START Data supplied

===== config.mk =====
export PLATFORM = sky130hd
export DESIGN_NAME = lcfm_top
export DESIGN_NICKNAME = d
export VERILOG_FILES = /design/src/inc/lcfm_pkg.sv /design/src/design/lcfm_qual.sv /design/src/design/lcfm_top.sv
export SDC_FILE = /design/constraint.sdc
export NUM_CORES = 1
export LEC_CHECK = 0
export BUFFER_PORTS_ARGS = -buffer_cell sky130_fd_sc_hd__buf_2
export CORE_MARGIN = 2
export CORE_UTILIZATION = 55
export CTS_CLUSTER_DIAMETER = 200
export DETAILED_ROUTE_END_ITERATION = 8
export GPL_TIMING_DRIVEN = 0
export PLACE_DENSITY = 0.79
export SETUP_SLACK_MARGIN = 0.05
export SLEW_MARGIN = 20
export SYNTH_ARGS = -nofsm -noshare
export SYNTH_HDL_FRONTEND = slang
export SYNTH_SLANG_ARGS = --single-unit

===== constraint.sdc =====
create_clock -name clk -period 12.4 [get_ports clk]
set_input_delay 1.86 -clock clk [delete_from_list [all_inputs] [get_ports clk]]
set_output_delay 1.86 -clock clk [all_outputs]
set_load 0.005 [all_outputs]

===== src/inc/lcfm_pkg.sv =====
// Constants, register map and timing for the LED channel fault monitor.
package lcfm_pkg;

  // ==========================================================================
  // Widths
  localparam int NCH    = 3;
  localparam int ADDR_W = 8;
  localparam int DATA_W = 8;
  localparam int TEMP_W = 8;
  localparam int QCNT_W = 20;
  localparam int SCL_W  = 10;

  // ==========================================================================
  // Register offsets
  localparam logic [ADDR_W-1:0] REG_CFG  = 8'h01;
  localparam logic [ADDR_W-1:0] REG_STAT = 8'h07;
  localparam logic [ADDR_W-1:0] REG_DLY  = 8'h08;
  localparam logic [ADDR_W-1:0] REG_REN  = 8'h0a;

  // ==========================================================================
  // Reset values
  localparam logic [DATA_W-1:0] CFG_RST = 8'h01;
  localparam logic [DATA_W-1:0] DLY_RST = 8'h00;
  localparam logic [DATA_W-1:0] REN_RST = 8'h7f;

  // ==========================================================================
  // Field positions
  localparam int CFG_TEN_BIT  = 0;
  localparam int DLY_DEL_LSB  = 0;
  localparam int DLY_DEL_W    = 3;
  localparam int DLY_LVL_LSB  = 4;
  localparam int DLY_LVL_W    = 2;
  localparam int OPEN_LSB     = 0;
  localparam int SHORT_LSB    = 3;
  localparam int TSD_BIT      = 6;

  // ==========================================================================
  // Timing
  localparam int CLK_HZ          = 20_000_000;
  localparam int SHORT_QUAL_US   = 5000;
  localparam int SHORT_QUAL_CYC  = (CLK_HZ / 1_000_000) * SHORT_QUAL_US;
  localparam int OPEN_UNIT_US    = 1000;
  localparam int OPEN_UNIT_CYC   = (CLK_HZ / 1_000_000) * OPEN_UNIT_US;

  // ==========================================================================
  // Thermal figures, temperatures in degrees C, scale in 0.1 percent steps
  localparam logic [15:0] T_ROLL      = 16'h0091;
  localparam logic [15:0] T_SHDN      = 16'h00af;
  localparam logic [15:0] T_RECOV     = 16'h0091;
  localparam logic [15:0] ROLL_SLOPE  = 16'h0026;
  localparam logic [15:0] SCALE_FULL  = 16'h03e8;
  localparam logic [15:0] SCALE_FLOOR = 16'h0032;

endpackage


===== src/design/lcfm_qual.sv =====
// Continuous-condition qualifier: flag rises after the condition holds a full limit.
module lcfm_qual
  import lcfm_pkg::*;
(
  input  wire logic              clk,
  input  wire logic              rst_n,
  input  wire logic              enable,
  input  wire logic              cond,
  input  wire logic [QCNT_W-1:0] limit,
  output logic                   flag
);

  // ==========================================================================
  // Counter
  logic [QCNT_W-1:0] cnt_r;
  logic [QCNT_W-1:0] cnt_nxt;
  logic              flag_nxt;
  wire               live    = enable && cond;
  wire               reached = (cnt_r >= (limit - QCNT_W'(1)));

  // Any gap in the condition restarts the count, so glitches never qualify.
  assign cnt_nxt  = !live ? '0 : (reached ? cnt_r : cnt_r + QCNT_W'(1));
  assign flag_nxt = live && (flag || reached);

  always_ff @(posedge clk or negedge rst_n) begin
    if (!rst_n) begin
      cnt_r <= '0;
      flag  <= 1'b0;
    end else begin
      cnt_r <= cnt_nxt;
      flag  <= flag_nxt;
    end
  end

endmodule


===== src/design/lcfm_top.sv =====
// Fault supervision for three LED current channels: open, short, rolloff, shutdown.
//
// Contract
// - Open detection waits for selected supply level.
// - Open fault needs continuous low headroom delay.
// - Open fault: keep sourcing, set flag, pull low.
// - Open removed: flag clears, output released automatically.
// - Short fault needs output low for qualify time.
// - Short: reduce current, set flag, pull low.
// - Short removed: restore current, clear flag, release.
// - Fault output is open drain, low when reporting.
// - Open and short detection individually disableable.
// - Open fault reporting postponed by delay field.
// - Above rolloff temperature current falls, then off.
// - Rolloff disableable by configuration bit.
// - Overtemperature: channels off, flag set, pull low.
// - Restart blocked until cooled below recovery.
// - Restart clears shutdown flag, releases output.
// - Shutdown reporting suppressible by enable bit.
module lcfm_top
  import lcfm_pkg::*;
#(
  parameter int SHORT_QUAL_CYC_P = SHORT_QUAL_CYC,
  parameter int OPEN_UNIT_CYC_P  = OPEN_UNIT_CYC
)
(
  input  wire logic              clk,
  input  wire logic              rst_n,
  input  wire logic [ADDR_W-1:0] reg_addr,
  input  wire logic [DATA_W-1:0] reg_wdata,
  input  wire logic              reg_wr,
  input  wire logic              reg_rd,
  output logic      [DATA_W-1:0] reg_rdata,
  input  wire logic [NCH-1:0]    chan_req,
  input  wire logic [NCH-1:0]    open_cmp,
  input  wire logic [NCH-1:0]    short_cmp,
  input  wire logic [3:0]        supply_above,
  input  wire logic [TEMP_W-1:0] temp_c,
  output logic      [NCH-1:0]    chan_on,
  output logic      [NCH-1:0]    chan_reduced,
  output logic      [SCL_W-1:0]  current_scale,
  output logic                   fault_indicator_n_out,
  output logic                   fault_indicator_n_oe
);

  // ==========================================================================
  // Register file
  logic [DATA_W-1:0] cfg_r;
  logic [DATA_W-1:0] dly_r;
  logic [DATA_W-1:0] ren_r;
  wire               wr_cfg = reg_wr && (reg_addr == REG_CFG);
  wire               wr_dly = reg_wr && (reg_addr == REG_DLY);
  wire               wr_ren = reg_wr && (reg_addr == REG_REN);

  always_ff @(posedge clk or negedge rst_n) begin
    if (!rst_n) begin
      cfg_r <= CFG_RST;
      dly_r <= DLY_RST;
      ren_r <= REN_RST;
    end else begin
      if (wr_cfg) begin
        cfg_r <= reg_wdata;
      end
      if (wr_dly) begin
        dly_r <= reg_wdata;
      end
      if (wr_ren) begin
        ren_r <= reg_wdata;
      end
    end
  end

  wire                 thermal_rolloff_enable         = cfg_r[CFG_TEN_BIT];
  wire [DLY_DEL_W-1:0] delay_field                    = dly_r[DLY_DEL_LSB +: DLY_DEL_W];
  wire [DLY_LVL_W-1:0] open_detect_supply_level       = dly_r[DLY_LVL_LSB +: DLY_LVL_W];
  wire [NCH-1:0]       open_en                        = ren_r[OPEN_LSB +: NCH];
  wire [NCH-1:0]       short_en                       = ren_r[SHORT_LSB +: NCH];
  wire                 thermal_shutdown_report_enable = ren_r[TSD_BIT];

  // ==========================================================================
  // Open and short qualification
  // Open detection is held off during supply sag so a brownout is not reported as a string fault.
  wire              supply_ok = supply_above[open_detect_supply_level];
  wire [QCNT_W-1:0] open_limit;
  wire [QCNT_W-1:0] short_limit = QCNT_W'(SHORT_QUAL_CYC_P);
  wire [NCH-1:0]    open_flag;
  wire [NCH-1:0]    short_flag;

  assign open_limit = QCNT_W'(({17'h00000, delay_field} + 20'h00001)
                      * QCNT_W'(OPEN_UNIT_CYC_P));

  genvar gi;
  generate
    for (gi = 0; gi < NCH; gi++) begin : g_ch
      lcfm_qual u_open (
        .clk    (clk),
        .rst_n  (rst_n),
        .enable (supply_ok && open_en[gi] && chan_on[gi]),
        .cond   (open_cmp[gi]),
        .limit  (open_limit),
        .flag   (open_flag[gi])
      );
      lcfm_qual u_short (
        .clk    (clk),
        .rst_n  (rst_n),
        .enable (short_en[gi] && chan_on[gi]),
        .cond   (short_cmp[gi]),
        .limit  (short_limit),
        .flag   (short_flag[gi])
      );
    end
  endgenerate

  // ==========================================================================
  // Thermal rolloff
  wire [15:0] temp_w     = {8'h00, temp_c};
  wire        roll_hot   = thermal_rolloff_enable && (temp_w > T_ROLL);
  wire [15:0] roll_delta = temp_w - T_ROLL;
  wire [15:0] roll_drop  = roll_delta * ROLL_SLOPE;
  wire        roll_cut   = roll_hot && (roll_drop > (SCALE_FULL - SCALE_FLOOR));
  wire [15:0] scale_w    = !roll_hot ? SCALE_FULL :
                           (roll_cut ? 16'h0000 : SCALE_FULL - roll_drop);

  // ==========================================================================
  // Thermal shutdown and restart lockout
  logic           tsd_r;
  logic [NCH-1:0] req_prev_r;
  wire            over_temp = temp_w > T_SHDN;
  wire            cooled    = temp_w < T_RECOV;
  wire [NCH-1:0]  req_rise  = chan_req & ~req_prev_r;
  // Only a fresh turn-on request after cooling restarts; a held level cannot.
  wire            restart   = tsd_r && cooled && (req_rise != '0);
  // Setting wins over the restart clear when both land together.
  wire            tsd_nxt   = over_temp || (tsd_r && !restart);
  wire            off_all   = tsd_nxt || roll_cut;
  wire [NCH-1:0]  on_nxt    = chan_req & ~{NCH{off_all}};

  // ==========================================================================
  // Fault output
  wire tsd_rep  = tsd_r && thermal_shutdown_report_enable;
  wire fault_w  = (open_flag != '0) || (short_flag != '0) || tsd_rep;
  wire [DATA_W-1:0] stat_w = {1'b0, tsd_r, short_flag, open_flag};
  wire [DATA_W-1:0] rd_w   = (reg_addr == REG_CFG)  ? cfg_r  :
                             (reg_addr == REG_STAT) ? stat_w :
                             (reg_addr == REG_DLY)  ? dly_r  :
                             (reg_addr == REG_REN)  ? ren_r  : '0;

  always_ff @(posedge clk or negedge rst_n) begin
    if (!rst_n) begin
      tsd_r                 <= 1'b0;
      req_prev_r            <= '0;
      chan_on               <= '0;
      chan_reduced          <= '0;
      current_scale         <= SCL_W'(SCALE_FULL);
      fault_indicator_n_out <= 1'b0;
      fault_indicator_n_oe  <= 1'b0;
      reg_rdata             <= '0;
    end else begin
      tsd_r                 <= tsd_nxt;
      req_prev_r            <= chan_req;
      chan_on               <= on_nxt;
      chan_reduced          <= short_flag;
      current_scale         <= SCL_W'(scale_w);
      fault_indicator_n_out <= 1'b0;
      fault_indicator_n_oe  <= fault_w;
      if (reg_rd) begin
        reg_rdata <= rd_w;
      end
    end
  end
endmodule


# Yosys cells after proc, flatten, opt, wreduce, memory -nomap -nowiden
# Cells that the tools add are included.
# totals
elab_cells	123
output_inout_bits	26
in_bits	41
register_bits	179
# classes
order_cmp	11
n_addsub	10
bitwise_logic	4
n_mul	2
n_reduce_logical	44
n_eq_ne	10
n_mux	20
# ops
cell	count
$mux W20	12
$add A20 B1 Y20 const B	6
$ge A20 B17 Y1 const B	3
$ge A20 B20 Y1	3
$mux W8	4
$logic_and A1 B1 Y1	30
$mux W10	2
$sub A19 B1 Y20 const B	1
$eq A8 B4 Y1 const B	2
$gt A16 B10 Y1 const B	1
$gt A8 B8 Y1 const B	2
$mul A16 B5 Y15 const B	1
$mul A4 B10 Y14 const B	1
$ne A2 B2 Y1 const B	6
$logic_or A1 B1 Y1	10
$sub A10 B10 Y10 const A	1
$reduce_bool A3 Y1	3
$sub A8 B8 Y9 const B	1
$eq A8 B1 Y1 const B	1
$eq A8 B3 Y1 const B	1
$lt A8 B8 Y1 const B	1
$and A3 B3 Y3	2
$not A3 Y3	2
$add A3 B1 Y4 const B	1
other kinds (4)	4

# Depth between registers and ports, before layout
# logic_depth
word_depth	10
depth_mapped	22
mapped_depth_nobuf	21

# Modules after synthesis
# From an unflattened synthesis, not the netlist that was laid out.
# unflattened
cells_unflattened	1699
hier_area_um2	15108.2
# by_module_without_submodules
mod	n_inst	area_per_inst_um2	cells_each	seq_area_each_um2
lcfm_qual (g_ch[0].u_short ...)	3	1885.6	223	525.5
lcfm_top	1	3848.7	376	1318.8
lcfm_qual (g_ch[1].u_short)	1	1883.1	223	525.5
lcfm_qual (g_ch[1].u_open)	1	1866.8	216	525.5
lcfm_qual (g_ch[0].u_open)	1	1853.0	215	525.5

# Worst setup path before layout
# OpenSTA, ideal clock, no wires.
# synth_path
path_type	input to register
start	in temp_c[0]
end	reg current_scale[1]
path_slack_ps	6438
setup_time_ps	80
path_stages	19
t_required_ps	12320
path_buffers	2
arrival_time_ps	5881
path_cell_list	clkbuf_1 > inv_1 > ha_1 > or3b_1 > a21oi_1 > xnor2_1 > inv_1 > ha_1 > inv_1 > fa_1 > inv_1 > ha_1 > o2111a_2 > or4_1 > o211a_1 > a211oi_2 > nand4_2 > buf_6 > nor3b_2
# synth_via
elab_chain_cells	6
word_cells_on_any_way	9
cone_classes	add/sub (2); mul (1); order compare (2); mux (2); reduce/logical (2)
# synth_rtl
element	line_no	text
start, declared	lcfm_top.sv:38	input wire logic [TEMP_W-1:0] temp_c,
$sub A8 B8 Y9	lcfm_top.sv:118	wire [15:0] roll_delta = temp_w - T_ROLL;
$mul A16 B5 Y15	lcfm_top.sv:119	wire [15:0] roll_drop = roll_delta * ROLL_SLOPE;
$gt A16 B10 Y1	lcfm_top.sv:120	wire roll_cut = roll_hot && (roll_drop > (SCALE_FULL - SCALE_FLOOR));
$logic_and A1 B1 Y1	lcfm_top.sv:120	
$mux W10	lcfm_top.sv:122	(roll_cut ? 16'h0000 : SCALE_FULL - roll_drop);
$mux W10 (*)	lcfm_top.sv:121	wire [15:0] scale_w = !roll_hot ? SCALE_FULL :
net scale_w[1]	lcfm_top.sv:121	
end signal, assigned	lcfm_top.sv:154	current_scale <= SCL_W'(SCALE_FULL);
end signal, assigned	lcfm_top.sv:163	current_scale <= SCL_W'(scale_w);
end, declared	lcfm_top.sv:41	output logic [SCL_W-1:0] current_scale,
# Mark *: on every way through the listed nets, which the timed path passes. The rest lies on a longest branch.
# A chain may end at the register's enable or synchronous reset.

# Worst setup path after layout
# layout_path
start	in temp_c[0]
end	reg current_scale[2]
# Same word-level chain as after synthesis.

==> qor.yml <==
cells_and_area:
  stdcell_count: 1529
  layout-drive-gt1-share_pct: 13.8
  layout_commonest_cell: "dfrtp_1"
  final_cell_mix: "164 x dfrtp_1, 118 x nor2_1, 91 x ha_1, 77 x xnor2_1, 74 x a21oi_1"
  syn_to_final_growth_pct: 11.4
  finalNetCount: 1383
flow_run:
  drv_cap: 0
synth:
  ys_warn_count: 0
  yosys.area.top_type: "dfrtp_1"
  yosysSeqAreaShare_pct: 39.8
  ys_types: 85
  avgSynthCellArea_um2: 9.68
  synth_edf_count: 0
  ys_async_sr_fraction_pct: 100
  yosys-top-cells-area: "dfrtp_1 37%, ha_1 10%, xnor2_1 6.0%"
  postSynthCellCount: 1160
  synthesis.area_um2: 11200
  yosys_most_used_dff: "dfrtp_1"
  netlist.area_leader.share_pct: 36.6
  synth_seq_cells: 178
placed_design:
  portBuffers: 61
  gp_congestion: 0.895
  hpwl_um: 19100
  dp_cells: 1494
  place_ws_ns: 5.67
worst_setup_path:
  critPathMostFrequentCell: "inv_1"
  crit_path_end_kind: "flip-flop"
  cp.arrival_ns: 6.64
  crit_path_start_kind: "input pin"
  crit_chain: "buf_2, clkbuf_1, inv_1, ha_1, or3b_1, a21oi_1, xnor2_1, inv_1, ha_1, inv_1, fa_1, inv_1, ha_1, o2111a_2, or4_1, o211a_1, a211oi_2, nand4_2, buf_6, nor3b_2"
  crit_slowest_cell: "fa_1"
  path_buf_inv: 7
  cp.depth: 20
  critPathMaxStageDelay_ns: 0.53
  worstSetupPathType: "in2reg"
  cp_max_fo: 10
  r2r_cells: 21
  required_ns: 12.74
  crit_family: "adder cells"
sta:
  setup-tns-final_ns: 0
  slew_violations: 0
  worst_slew_pin_slew_ns: 0.839
  fin_ws_ns: 6.10
  max-slew-margin-rel_pct: 43.7
  setup_viol: 0
  final.period_utilization_pct: 50.8
  fin_skew_ns: 0.0110
  min_period_ns: 6.30
  max_freq_mhz: 159
  hold_violations: 0
  rsz0062_at_grt: "no"
power:
  vdd_drop_max_mv: 0.0817
  power.share.sequential_pct: 42.9
  swShare_pct: 30.3
  p_int_mw: 0.972
  comb_power_share_pct: 20.9
  leakagePower_nw: 5.49
  p_per_area_nw_per_um2: 112
  p_sw_mw: 0.423
  p_clk_share_pct: 36.2
cts:
  cts_max_level: 4
  clkTransAtPathRegs_ns: 0.07
  cts-root-buf: "clkbuf_16"
  cts-hold-fix-buffers: 0
  clk_latency_ns: 0.44
  cts_tree: "done"
  cts_buffer_depth: 2
  numCtsBuffers: 17
  clock-sinks: 178
  cts_resized: 0
  cts_setup_buffers: 0
drt:
  wl_met3_um: 1330
  wl_met1_um: 11300
  dr.first_iter.drc_count: 528
  vias: 9053
  drt-total-wl_um: 25600
  dr_wl_met2_um: 12300
  drcViolationCount: 0
  highest_layer: "met5"
  wire_per_inst_um: 16.7
  drtAntennaViolNets: 0
  first_pass_iters: 8
  viasPerCell: 5.92
floorplanning:
  io_pins: 67
  die_height_um: 147
  start_util_pct: 55.8
  core_area_um2: 20100
  row_count: 52
  dieArea_um2: 21600
  die_w_um: 147
global_routing:
  grt_pass1_vias: 8966
  grt_max_degree: 64
  grt_usage_pct: 24.5
  grt_first_pass_wirelength_um: 43000
  antenna_found_initial: 5
  grt_overflow: 0
outcome:
  outcome: "completed"
worst_hold_path:
  whs_path_depth: 0
  hp-class: "reg2reg"
power groups by stage:
| stage | registers, mW | clock network, mW | logic [mW] |
|---|---|---|---|
| after global routing | 0.599 | 0.540 | 0.322 |
| after global placement | 0.609 | 0 | 0.274 |
| after CTS | 0.598 | 0.514 | 0.290 |
| final | 0.599 | 0.504 | 0.292 |
| after detailed placement | 0.609 | 0 | 0.287 |
| after floorplan | 0.606 | 0 | 0.209 |
state kept, by name, indices dropped and copies added (netlist names):
| register | cells |
|---|---|
| cfg_r | 8 |
| chan_on | 3 |
| chan_reduced | 3 |
| current_scale | 9 |
| dly_r | 8 |
| fault_indicator_n_oe | 1 |
| g_ch.u_open.cnt_r | 60 |
| g_ch.u_open.flag | 3 |
| g_ch.u_short.cnt_r | 60 |
| g_ch.u_short.flag | 3 |
| reg_rdata | 8 |
| ren_r | 8 |
| req_prev_r | 3 |
| tsd_r | 1 |
per-layer routing:
metal / vias to the layer above / global-route usage (%)
li1: 4379 / -
met1: 4402 / 32.4
met2: 219 / 40.1
met3: 51 / 4.47
met4: 2 / 9.61
met5: - / 0
cell type report:
class                      instances  area, um^2
clock buffer                      17         425
tap                              270         338
inverter                          65         244
multi-input combinational        882        6360
sequential                       178        4470
buffer                            36         160
timing repair buffer              63         370
fill                            1618        7600
clock inverter                    15         125
antenna                            3        7.51
stage by stage:
step	util, %	hold WS, ns	area (um^2)	power (mW)
after floorplan	-	0.396	11200	0.815
after global placement	59.0	0.462	11900	0.883
after detailed placement	59.4	0.463	11900	0.897
after CTS	62.1	0.482	12500	1.40
after global routing	62.2	0.490	12500	1.46
final	62.2	0.475	12500	1.40
final timing paths:
kind / slack, ns / from / to
worst max register to register: 6.39 / dly_r[0]$_DFFE_PN0P_ / g_ch[0].u_open.cnt_r[4]$_DFFE_PN0P_
worst max-delay path: 6.10 / temp_c[0] / current_scale[2]$_DFF_PN0_
max in group asynchronous: 10.36 / rst_n / ren_r[3]$_DFFE_PN1P_
min in group asynchronous: 1.34 / rst_n / g_ch[2].u_open.cnt_r[15]$_DFFE_PN0P_
worst min-delay path: 0.48 / g_ch[1].u_short.flag$_DFF_PN0_ / chan_reduced[1]$_DFF_PN0_
worst min register to register: 0.48 / g_ch[1].u_short.flag$_DFF_PN0_ / chan_reduced[1]$_DFF_PN0_
kinds of logic after synthesis:
logic type,synth area share (%)
mux,3.42
xor+xnor,7.32
simple gates,20.5
flops,39.8
other cells,0.0334
fa+ha+maj,11.6
buf+inv,3.60
compound gates,13.7
synth_stat cells (all sizes together), types with 8 or more instances:
| cell | number |
|---|---|
| a211oi | 13 |
| a21o | 16 |
| a21oi | 76 |
| a31oi | 9 |
| and2 | 13 |
| and3 | 14 |
| and4 | 18 |
| buf | 9 |
| clkbuf | 27 |
| dfrtp | 164 |
| dfstp | 14 |
| fa | 8 |
| ha | 91 |
| inv | 65 |
| mux2 | 25 |
| mux2i | 8 |
| nand2 | 67 |
| nand2b | 9 |
| nand3 | 38 |
| nand4 | 26 |
| nor2 | 118 |
| nor2b | 8 |
| nor3 | 25 |
| nor3b | 14 |
| nor4 | 21 |
| nor4b | 10 |
| o21a | 8 |
| o21ai | 38 |
| o31ai | 12 |
| or3 | 17 |
| or4 | 12 |
| xnor2 | 78 |
| xor2 | 15 |
Note: power is estimated with default switching activity, not from simulation.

END Data supplied

[Task to carry out]
In the entries above, tally the lines containing the word "that" and return only the tally.

[Answer for the task]
2